Cave of Candles
Notre Dame's Grotto / by Dorothy V. Corson


The Nightly Rosary

In 1981, Father Joseph Champlin, spoke of returning to his alma mater and the two days he spent at a conference on "that magnificently beautiful campus." He tells of the morning he walked over to the Grotto:

There I prayed the rosary, recalled moments decades earlier, watched persons stop for a visit and wondered how many million, not thousands, had paused for a similar plea to our Lady since the shrine's erection at the turn of this century.

The stone vault of the cave was blackened from the smoke of past and present votive candles -- over 1,000 were flickering on the morning of my stay at the shrine. A single flower here, a bouquet there speak silently about individual testimonies of affection for our Lady.

Nor is devotion to God's mother at the Grotto merely a carry over from the past with no appeal for the young. During my 7:30 a.m. visit a great cross-section of people passed by and paused for prayer. They included a retired Holy Cross religious brother, workmen in overalls, well dressed secretaries, professors with briefcases and several University girls who after their jog around the two small lakes knelt for a long period of time before our Lady. The last visitors symbolized for me the other 8,000 students at Notre Dame of whom many, probably most, and perhaps all have regularly or occasionally honored Mary by their presence at the Grotto.

He also mentioned "the handsome marble lectern and altar at one side of the cave and the sign reminding visitors that rosary devotions are conducted every night at 6:45."(253)

It was Father Tom McDonagh who started the rosary at the Grotto, nobody remembers when. He conducted the rosary there twice a year in May and October for a number of years. Nor does anyone remember when Brother John Lavelle started the 6:45 nightly rosary. However, Father Champlin's article indicates that it was a practice in 1981 and probably even before that time.

Father Edward O'Connor conducts the nightly 6:45 rosary currently, and has for a number of years.
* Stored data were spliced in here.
## design.v

```verilog
module clock(clk, reset, ballclk, plateclk, timeclk, refreshclk, dotmatrixclk,goalclk);
input clk;
input reset;
output ballclk, plateclk, timeclk, refreshclk, dotmatrixclk,goalclk;
reg ballclk, plateclk, timeclk, refreshclk, dotmatrixclk,goalclk;
reg [31:0]count1, count2, count3, count4, count5,count6;
always@(posedge clk)
begin
  if(!reset)
  begin
    count1 <= 32'd0; count2 <= 32'd0; count3 <= 32'd0;
    count4 <= 32'd0; count5 <= 32'd0; count6 <= 32'd0;
    timeclk <= 0; ballclk <= 0; plateclk <= 0;
    refreshclk <= 0; dotmatrixclk <= 0; goalclk <= 0;
  end
  else
  begin
   if(count1 == 32'd1000)
   begin
      count1 <= 32'd0;
      timeclk <= 1;
   end
   else
   begin
      count1 <= count1 + 32'd1;
		timeclk <= 0;
	end
	if(count2 == 32'd250)
   begin
      count2 <= 32'd0;
      ballclk <= 1;
   end
   else
   begin
      count2 <= count2 + 32'd1;
		ballclk <= 0;
	end
	if(count3 == 32'd500)
   begin
      count3 <= 32'd0;
      plateclk <= 1;
   end
   else
   begin
      count3 <= count3 + 32'd1;
		plateclk <= 0;
	end
	if(count4 == 32'd25)
   begin
      count4 <= 32'd0;
      refreshclk <= 1;
   end
   else
   begin
      count4 <= count4 + 32'd1;
		refreshclk <= 0;
	end
	if(count5 == 32'd4)
   begin
      count5 <= 32'd0;
      dotmatrixclk <= 1;
   end
   else
   begin
      count5 <= count5 + 32'd1;
		dotmatrixclk <= 0;
	end
	if(count6 == 32'd4000)
   begin
      count6 <= 32'd0;
      goalclk <= 1;
   end
   else
   begin
      count6 <= count6 + 32'd1;
		goalclk <= 0;
	end
  end
end
endmodule 
module plate(reset,clk,en,sw1,sw2,sw3,sw4,nextleftpos,nextrightpos);
input reset,clk,en, sw1, sw2, sw3, sw4;
output [7:0]nextleftpos, nextrightpos;  
reg [7:0]nextleftpos, nextrightpos;
always@(posedge clk)	
begin
	if(!reset)
		nextleftpos <=8'b00111000;
	else if(en)
	begin
		if(sw2)  
		begin
			if(sw1)	 
			begin
				if(nextleftpos == 8'b11100000) 
					nextleftpos <= nextleftpos;
				else 
					nextleftpos <= nextleftpos<<1;	
			end
			else	 
			begin
				if(nextleftpos == 8'b00000111)
					nextleftpos <= nextleftpos;
				else 
					nextleftpos <= nextleftpos>>1;
			end
		end
		else	 
			nextleftpos <= nextleftpos;
	end
end
always@(posedge clk)
begin
	if(!reset)
		nextrightpos<=8'b00111000;
	else if(en)
	begin
		if(sw4)	 
		begin
			if(sw3)	 
			begin	
				if(nextrightpos == 8'b11100000) 
					nextrightpos <= nextrightpos;
				else 
					nextrightpos <= nextrightpos<<1; 
			end
			else	 
			begin
				if(nextrightpos == 8'b00000111)
					nextrightpos <= nextrightpos;
				else 
					nextrightpos <= nextrightpos>>1;
			end
		end
		else	 
		begin
			nextrightpos <= nextrightpos;
		end	
	end
end
endmodule
module sevendisplay	(lscore,rscore,timecount,
							 out1,out2,out3,out4,out5,out6
							 );
input [6:0]lscore,rscore,timecount;  
output  [6:0] out1,out2,out3,out4,out5,out6;  
reg
[3:0]decimal_lscore,digit_lscore,  
decimal_rscore,digit_rscore,  
decimal_timecount,digit_timecount;  
reg
[6:0] out1,out2,out3,out4,out5,out6;
always@(*)	
begin
		decimal_lscore = lscore/10;  
		case(decimal_lscore)
			1:out1=7'b1111001;
			2:out1=7'b0100100;
			3:out1=7'b0110000;
			4:out1=7'b0011001;
			5:out1=7'b0010010;
			6:out1=7'b0000010;
			7:out1=7'b1111000;
			8:out1=7'b0000000;
			9:out1=7'b0010000;
			default:out1=7'b1000000;
		endcase
		digit_lscore = lscore%10;  
		case(digit_lscore)
			1:out2=7'b1111001;
			2:out2=7'b0100100;
			3:out2=7'b0110000;
			4:out2=7'b0011001;
			5:out2=7'b0010010;
			6:out2=7'b0000010;
			7:out2=7'b1111000;
			8:out2=7'b0000000;
			9:out2=7'b0010000;
			default:out2=7'b1000000;
		endcase
end
always@(*)	
begin
		decimal_rscore = rscore/10;
		case(decimal_rscore)
			1:out3=7'b1111001;
			2:out3=7'b0100100;
			3:out3=7'b0110000;
			4:out3=7'b0011001;
			5:out3=7'b0010010;
			6:out3=7'b0000010;
			7:out3=7'b1111000;
			8:out3=7'b0000000;
			9:out3=7'b0010000;
			default:out3=7'b1000000;
		endcase
		digit_rscore = rscore%10;
		case(digit_rscore)
			1:out4=7'b1111001;
			2:out4=7'b0100100;
			3:out4=7'b0110000;
			4:out4=7'b0011001;
			5:out4=7'b0010010;
			6:out4=7'b0000010;
			7:out4=7'b1111000;
			8:out4=7'b0000000;
			9:out4=7'b0010000;
			default:out4=7'b1000000;
		endcase
end
always@(*)	
begin	
		decimal_timecount = timecount/10;
		case(decimal_timecount)
			1:out5=7'b1111001;
			2:out5=7'b0100100;
			3:out5=7'b0110000;
			4:out5=7'b0011001;
			5:out5=7'b0010010;
			6:out5=7'b0000010;
			7:out5=7'b1111000;
			8:out5=7'b0000000;
			9:out5=7'b0010000;
			default:out5=7'b1000000;
		endcase
		digit_timecount = timecount%10;
		case(digit_timecount)
			1:out6=7'b1111001;
			2:out6=7'b0100100;
			3:out6=7'b0110000;
			4:out6=7'b0011001;
			5:out6=7'b0010010;
			6:out6=7'b0000010;
			7:out6=7'b1111000;
			8:out6=7'b0000000;
			9:out6=7'b0010000;
			default:out6=7'b1000000;
		endcase
end
endmodule
module dotmatrix(clk,reset,en,gamestate,dot_row,dot0_col,dot1_col,
                      my_plate,enemy_plate,x,y, 
                      rscore,lscore);
    input clk;
    input reset, en;
    input [1:0]gamestate;
    input [3:0]x;
    input [2:0]y;
    input [7:0]my_plate;
    input [7:0]enemy_plate;
    input [6:0]rscore,lscore;
    output [7:0]dot_row;
    output [7:0]dot0_col,dot1_col;
    reg [7:0]dot_row;
    reg [7:0]dot0_col;
    reg [7:0]dot1_col;
    reg [3:0] step;
	 reg [15:0] dot_col;
    always@(posedge clk)
    if(!reset)
    begin
			step = 4'd0;
			dot_row = 8'b11111111;
			{dot0_col,dot1_col} = 16'd0;
			dot_col = 16'd0;
    end
    else if(en)
    begin
			if (step == 4'd0) 
				step = 4'd15;
			else 
				step = step - 4'd1;
			dot_row = 8'b11111111;
			{dot0_col,dot1_col} = dot_col;
			dot_col = 16'b00000000_00000000;
			case(gamestate)
				0: 
				begin
					dot_col[step] = 1;
					case (step)
						15:dot_row=8'b11111111;
						14:dot_row=8'b00011111;
						13:dot_row=8'b10111111;
						12:dot_row=8'b00011111;
						11:dot_row=8'b11111000;
						10:dot_row=8'b11111010;
						9: dot_row=8'b11111000;
						8: dot_row=8'b00011111;
						7: dot_row=8'b01011111;
						6: dot_row=8'b01011111;
						5: dot_row=8'b11111000;
						4: dot_row=8'b11111101;
						3: dot_row=8'b11111010;
						2: dot_row=8'b01111111;
						1: dot_row=8'b10011111;
						0: dot_row=8'b01111111;
					endcase	
				end
            1: 
            begin
					dot_col[step] = 1;
					case(x)
						1:
						case (step)
							14:dot_row= ~enemy_plate;
							15:dot_row= ~my_plate;
							13:dot_row= ~(8'b00000001<<y);
							12:dot_row=8'b11111111;
							11:dot_row=8'b11111111;
							10:dot_row=8'b11111111;
							9: dot_row=8'b11111111;
							8: dot_row=8'b11111111;
							7: dot_row=8'b11111111;
							6: dot_row=8'b11111111;
							5: dot_row=8'b11111111;
							4: dot_row=8'b11111111;
							3: dot_row=8'b11111111;
							2: dot_row=8'b11111111;
							1: dot_row=8'b11111111;
							0: dot_row=8'b11111111;
						endcase	
						2:
						case (step)
							14:dot_row= ~enemy_plate;
							15:dot_row= ~my_plate;
							13:dot_row=8'b11111111;
							12:dot_row= ~(8'b00000001<<y);
							11:dot_row=8'b11111111;
							10:dot_row=8'b11111111;
							9: dot_row=8'b11111111;
							8: dot_row=8'b11111111;
							7: dot_row=8'b11111111;
							6: dot_row=8'b11111111;
							5: dot_row=8'b11111111;
							4: dot_row=8'b11111111;
							3: dot_row=8'b11111111;
							2: dot_row=8'b11111111;
							1: dot_row=8'b11111111;
							0: dot_row=8'b11111111;
						endcase	
						3:
						case (step)
							14:dot_row= ~enemy_plate;
							15:dot_row= ~my_plate;
							13:dot_row=8'b11111111;
							12:dot_row=8'b11111111; 
							11:dot_row=~(8'b00000001<<y);
							10:dot_row=8'b11111111;
							9: dot_row=8'b11111111;
							8: dot_row=8'b11111111;
							7: dot_row=8'b11111111;
							6: dot_row=8'b11111111;
							5: dot_row=8'b11111111;
							4: dot_row=8'b11111111;
							3: dot_row=8'b11111111;
							2: dot_row=8'b11111111;
							1: dot_row=8'b11111111;
							0: dot_row=8'b11111111;
						endcase
						4:
						case (step)
							14:dot_row= ~enemy_plate;
							15:dot_row= ~my_plate;
							13:dot_row=8'b11111111;
							12:dot_row=8'b11111111; 
							11:dot_row=8'b11111111; 
							10:dot_row=~(8'b00000001<<y);
							9: dot_row=8'b11111111;
							8: dot_row=8'b11111111;
							7: dot_row=8'b11111111;
							6: dot_row=8'b11111111;
							5: dot_row=8'b11111111;
							4: dot_row=8'b11111111;
							3: dot_row=8'b11111111;
							2: dot_row=8'b11111111;
							1: dot_row=8'b11111111;
							0: dot_row=8'b11111111;
						endcase	
						5:
						case (step)
							14:dot_row= ~enemy_plate;
							15:dot_row= ~my_plate;
							13:dot_row=8'b11111111;
							12:dot_row=8'b11111111; 
							11:dot_row=8'b11111111; 
							10:dot_row=8'b11111111;
							9: dot_row=~(8'b00000001<<y);
							8: dot_row=8'b11111111;
							7: dot_row=8'b11111111;
							6: dot_row=8'b11111111;
							5: dot_row=8'b11111111;
							4: dot_row=8'b11111111;
							3: dot_row=8'b11111111;
							2: dot_row=8'b11111111;
							1: dot_row=8'b11111111;
							0: dot_row=8'b11111111;
						endcase	
						6:
						case (step)
							14:dot_row= ~enemy_plate;
							15:dot_row= ~my_plate;
							13:dot_row=8'b11111111;
							12:dot_row=8'b11111111; 
							11:dot_row=8'b11111111; 
							10:dot_row=8'b11111111;
							9: dot_row=8'b11111111;
							8: dot_row=~(8'b00000001<<y);
							7: dot_row=8'b11111111;
							6: dot_row=8'b11111111;
							5: dot_row=8'b11111111;
							4: dot_row=8'b11111111;
							3: dot_row=8'b11111111;
							2: dot_row=8'b11111111;
							1: dot_row=8'b11111111;
							0: dot_row=8'b11111111;	
						endcase	
						7:
						case (step)
							14:dot_row= ~enemy_plate;
							15:dot_row= ~my_plate;
							13:dot_row=8'b11111111;
							12:dot_row=8'b11111111; 
							11:dot_row=8'b11111111; 
							10:dot_row=8'b11111111;
							9: dot_row=8'b11111111;
							8: dot_row=8'b11111111;
							7: dot_row=~(8'b00000001<<y);
							6: dot_row=8'b11111111;
							5: dot_row=8'b11111111;
							4: dot_row=8'b11111111;
							3: dot_row=8'b11111111;
							2: dot_row=8'b11111111;
							1: dot_row=8'b11111111;
							0: dot_row=8'b11111111;
						endcase	
						8:
						case (step)
							14:dot_row= ~enemy_plate;
							15:dot_row= ~my_plate;
							13:dot_row=8'b11111111;
							12:dot_row=8'b11111111; 
							11:dot_row=8'b11111111; 
							10:dot_row=8'b11111111;
							9: dot_row=8'b11111111;
							8: dot_row=8'b11111111;
							7: dot_row=8'b11111111;
							6: dot_row=~(8'b00000001<<y);
							5: dot_row=8'b11111111;
							4: dot_row=8'b11111111;
							3: dot_row=8'b11111111;
							2: dot_row=8'b11111111;
							1: dot_row=8'b11111111;
							0: dot_row=8'b11111111;
						endcase	
						9:
						case (step)
							14:dot_row= ~enemy_plate;
							15:dot_row= ~my_plate;
							13:dot_row=8'b11111111;
							12:dot_row=8'b11111111; 
							11:dot_row=8'b11111111; 
							10:dot_row=8'b11111111;
							9: dot_row=8'b11111111;
							8: dot_row=8'b11111111;
							7: dot_row=8'b11111111;
							6: dot_row=8'b11111111;
							5: dot_row=~(8'b00000001<<y);
							4: dot_row=8'b11111111;
							3: dot_row=8'b11111111;
							2: dot_row=8'b11111111;
							1: dot_row=8'b11111111;
							0: dot_row=8'b11111111;
						endcase	
						10:
						case (step)
							14:dot_row= ~enemy_plate;
							15:dot_row= ~my_plate;
							13:dot_row=8'b11111111;
							12:dot_row=8'b11111111; 
							11:dot_row=8'b11111111; 
							10:dot_row=8'b11111111;
							9: dot_row=8'b11111111;
							8: dot_row=8'b11111111;
							7: dot_row=8'b11111111;
							6: dot_row=8'b11111111;
							5: dot_row=8'b11111111;
							4: dot_row=~(8'b00000001<<y);
							3: dot_row=8'b11111111;
							2: dot_row=8'b11111111;
							1: dot_row=8'b11111111;
							0: dot_row=8'b11111111;
						endcase	
						11:
						case (step)
							14:dot_row= ~enemy_plate;
							15:dot_row= ~my_plate;
							13:dot_row=8'b11111111;
							12:dot_row=8'b11111111; 
							11:dot_row=8'b11111111; 
							10:dot_row=8'b11111111;
							9: dot_row=8'b11111111;
							8: dot_row=8'b11111111;
							7: dot_row=8'b11111111;
							6: dot_row=8'b11111111;
							5: dot_row=8'b11111111;
							4: dot_row=8'b11111111;
							3: dot_row=~(8'b00000001<<y);
							2: dot_row=8'b11111111;
							1: dot_row=8'b11111111;
							0: dot_row=8'b11111111;
						endcase	
						12:
						case (step)
							14:dot_row= ~enemy_plate;
							15:dot_row= ~my_plate;
							13:dot_row=8'b11111111;
							12:dot_row=8'b11111111; 
							11:dot_row=8'b11111111; 
							10:dot_row=8'b11111111;
							9: dot_row=8'b11111111;
							8: dot_row=8'b11111111;
							7: dot_row=8'b11111111;
							6: dot_row=8'b11111111;
							5: dot_row=8'b11111111;
							4: dot_row=8'b11111111;
							3: dot_row=8'b11111111;
							2: dot_row=~(8'b00000001<<y);
							1: dot_row=8'b11111111;
							0: dot_row=8'b11111111;
						endcase	
						13:
						case (step)
							14:dot_row= ~enemy_plate;
							15:dot_row= ~my_plate;
							13:dot_row=8'b11111111;
							12:dot_row=8'b11111111; 
							11:dot_row=8'b11111111; 
							10:dot_row=8'b11111111;
							9: dot_row=8'b11111111;
							8: dot_row=8'b11111111;
							7: dot_row=8'b11111111;
							6: dot_row=8'b11111111;
							5: dot_row=8'b11111111;
							4: dot_row=8'b11111111;
							3: dot_row=8'b11111111;
							2: dot_row=8'b11111111;
							1: dot_row=~(8'b00000001<<y);
							0: dot_row=8'b11111111;
						endcase	
						14:
						case (step)
							14:dot_row= ~enemy_plate;
							15:dot_row= ~my_plate;
							13:dot_row=8'b11111111;
							12:dot_row=8'b11111111; 
							11:dot_row=8'b11111111; 
							10:dot_row=8'b11111111;
							9: dot_row=8'b11111111;
							8: dot_row=8'b11111111;
							7: dot_row=8'b11111111;
							6: dot_row=8'b11111111;
							5: dot_row=8'b11111111;
							4: dot_row=8'b11111111;
							3: dot_row=8'b11111111;
							2: dot_row=8'b11111111;
							1: dot_row=8'b11111111;
							0: dot_row=~(8'b00000001<<y);
						endcase	
					endcase      
            end 
            2:
            begin
               if(rscore == lscore)
					begin
						dot_col[step] = 1;
						case (step)
							15:dot_row=8'b11111111;
							14:dot_row=8'b11111111;
							13:dot_row=8'b10000001;
							12:dot_row=8'b10111110;
							11:dot_row=8'b10111110;
							10:dot_row=8'b11011101;
							9: dot_row=8'b11100011;
							8: dot_row=8'b11111111;
							7: dot_row=8'b11111111;
							6: dot_row=8'b11111111;
							5: dot_row=8'b10000001;
							4: dot_row=8'b10111110;
							3: dot_row=8'b10111110;
							2: dot_row=8'b11011101;
							1: dot_row=8'b11100011;
							0: dot_row=8'b11111111;
						endcase	
					end
               else if(rscore > lscore) 
               begin
						dot_col[step] = 1;
						case (step)
							15:dot_row=8'b11111111;
							14:dot_row=8'b11111111;
							13:dot_row=8'b11111111;
							12:dot_row=8'b11111111;
							11:dot_row=8'b11111111;
							10:dot_row=8'b11111111;
							9: dot_row=8'b11111111;
							8: dot_row=8'b11111111;
							7: dot_row=8'b11111111;
							6: dot_row=8'b10001111;
							5: dot_row=8'b11100011;
							4: dot_row=8'b11111001;
							3: dot_row=8'b11000111;
							2: dot_row=8'b11111001;
							1: dot_row=8'b11100011;
							0: dot_row=8'b10001111;
						endcase	
					end               
               else
					begin
						dot_col[step] = 1;
						case (step)
							15:dot_row=8'b11111111;
							14:dot_row=8'b10001111;
							13:dot_row=8'b11100011;
							12:dot_row=8'b11111001;
							11:dot_row=8'b11000111;
							10:dot_row=8'b11111001;
							9: dot_row=8'b11100011;
							8: dot_row=8'b10001111;
							7: dot_row=8'b11111111;
							6: dot_row=8'b11111111;
							5: dot_row=8'b11111111;
							4: dot_row=8'b11111111;
							3: dot_row=8'b11111111;
							2: dot_row=8'b11111111;
							1: dot_row=8'b11111111;
							0: dot_row=8'b11111111;
						endcase	
					end	
            end
        endcase 
   end      
endmodule 
module Final_Project(reset,sw1,sw2,sw3,sw4,FPGA_clk,dot_row,dot0_col,dot1_col,
							out1, out2, out3, out4, out5, out6);
input FPGA_clk;	 
input reset, sw1, sw2, sw3, sw4; 
output [7:0]dot_row, dot0_col, dot1_col;
output [6:0]out1, out2, out3, out4, out5, out6;
reg [3:0]x;	 
reg move_x;	 
reg [1:0]move_y;	 
reg [2:0]y;	 
reg [1:0]gamestate;	 
reg [6:0]timecount;  
reg [6:0]lscore, rscore;
reg [3:0]x_q;
reg [2:0]y_q;
reg [1:0]gamestate_q;
reg [6:0]lscore_q, rscore_q;
wire [7:0]my_plate, enemy_plate; 
wire ballclk;
wire plateclk;
wire timeclk;
wire refreshclk;	
wire dotmatrixclk;
wire goalclk;
wire [7:0]dot_row, dot0_col, dot1_col;
wire [6:0]out1, out2, out3, out4, out5, out6;
dotmatrix DOT(.clk(FPGA_clk), .reset(reset), .en(dotmatrixclk), .gamestate(gamestate_q), .dot_row(dot_row), 
				  .dot0_col(dot0_col), .dot1_col(dot1_col), .my_plate(my_plate),
				  .rscore(rscore_q), .lscore(lscore_q),
				  .enemy_plate(enemy_plate), .x(x_q), .y(y_q));
plate PLA (.reset(reset), .clk(FPGA_clk), .en(plateclk), .sw1(sw1), .sw2(sw2), .sw3(sw3), .sw4(sw4), 
			  .nextleftpos(my_plate), .nextrightpos(enemy_plate));
sevendisplay SEV(.lscore(lscore), .rscore(rscore), .timecount(timecount),
					  .out1(out1), .out2(out2), .out3(out3), .out4(out4),
					  .out5(out5), .out6(out6));
clock CLK(.clk(FPGA_clk), .reset(reset), .ballclk(ballclk), .plateclk(plateclk),
			 .timeclk(timeclk), .refreshclk(refreshclk), .dotmatrixclk(dotmatrixclk),.goalclk(goalclk));	
	always@(posedge FPGA_clk) 	 
	begin						 
		if(!reset)				 
		begin
			timecount = 7'd5;
			move_x = 1'b1;
			move_y = 2'd2;
			x = 4'd14;
			y = 3'd3;
			lscore = 0;
			rscore = 0;
			gamestate = 2'd0;
		end
		else						 
		begin					 
			if(gamestate == 2'd0)	
			begin
				if(timeclk)
				begin
					if(timecount == 7'd0)
					begin
						timecount = 7'd99; 
						gamestate = 2'd1;
					end
					else
					begin
						if(timeclk)
						begin	
							timecount = timecount - 7'd1;
						end
						else
							timecount = timecount;
					end	
				end
				else
				begin
					timecount = timecount;
				end
			end
			else if(gamestate == 2'd1)	
			begin	
				if(timeclk)
				begin
					if(timecount == 7'd0)
							gamestate = 2'd2;
					else
					begin
							timecount = timecount - 7'd1;
					end
				end
				if(ballclk)
				begin	
					case(move_x)			 
					0:
					begin
						if(x == 4'd14)
						begin
							move_x = 1'd1;
							if((my_plate >> y) == 3'd7) 
							begin
								move_y = 2'd1;
								if(y == 3'd0)
									move_y = 2'd3;	
							end
							else if((my_plate >> y) == 3'd3)
								move_y = 2'd2;
							else if((my_plate >> y) == 3'd1)
							begin
								move_y = 2'd3;
								if(y == 3'd7)
									move_y = 2'd1;
							end
							else
							begin
								lscore = lscore + 7'd1;
								gamestate = 2'd3; 
							end	
						end									
						else
							move_x = 1'd0;
						x = x + 4'd1;
						end
					1:							 
					begin
						if(x == 4'd1)
						begin
							move_x = 1'd0;
							if((enemy_plate >> y) == 3'd7)
							begin
								move_y = 2'd1;
								if(y == 3'd0)
									move_y = 2'd3;	
							end
							else if((enemy_plate >> y) == 3'd3)
								move_y = 2'd2;
							else if((enemy_plate >> y) == 3'd1)
							begin
								move_y = 2'd3;
								if(y == 3'd7)
									move_y = 2'd1;
							end
							else
							begin
								rscore = rscore + 7'd1;
								gamestate = 2'd3; 
							end
						end
						else
							move_x = 1'd1;
						x = x - 4'd1;
					end
					endcase	
					if(move_y == 2'd1)			 
					begin
						if(y == 3'd0)
							move_y = 2'd3;
						else	
							y = y - 3'd1;
					end	
					else if(move_y == 2'd3)
					begin
						if(y == 3'd7)
							move_y = 2'd1;
						else
							y = y + 3'd1;
					end
					else
						y = y;
				end
				else
				begin
					move_x = move_x;
					move_y = move_y;
					x = x;
					y = y;
				end
			end
			else if (gamestate == 2'd2)
			begin
				rscore = rscore;
				lscore = lscore;
				timecount = timecount;
			end
			else 
			begin
				if(goalclk)
				begin
					move_x = 1'b1;
					move_y = 2'd2;
					x = 4'd14;
					y = 3'd3;
					gamestate = 2'd1;
				end
				else
					gamestate = 2'd3;
			end
		end
		x_q <= x;
		y_q <= y;
		gamestate_q <= gamestate;
		lscore_q <= lscore;
		rscore_q <= rscore;
	end
endmodule 
```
When Father Hesburgh retired in 1987 students planted a tree for him at one of his favorite places on campus, the Grotto. A tree for Father Joyce is also there along with several other trees on the Grotto lawn given as memorial gifts. This practice started in the late 1970s or early 1980s. Father Hesburgh's tree was given "with upmost admiration" by the Class of 1990. A distinctive tree for a man of distinction. Like the legendary sycamore on the Grotto lawn, it has an unusual shape and name. Because of its unique, contorted, corkscrew branches, it has been dubbed the "Harry Lauder Walking Stick Tree". It was named after a well known actor who died in 1950. He always performed on stage carrying a crooked walking stick. His Memorial Tree is pictured on the right side of the path in the photograph at the beginning of this chapter.


Memorial gifts have also been given for the permanent redwood benches placed throughout the campus. The benches began appearing in the 1990s, during preparations for the 1992 Sesquicentennial. The plaques mounted on the benches at the Grotto represent memorial gifts given in memory of loved ones who had a special fondness for the Grotto and its peaceful setting.


Fr. Hesburgh on one of his many visits to the Grotto.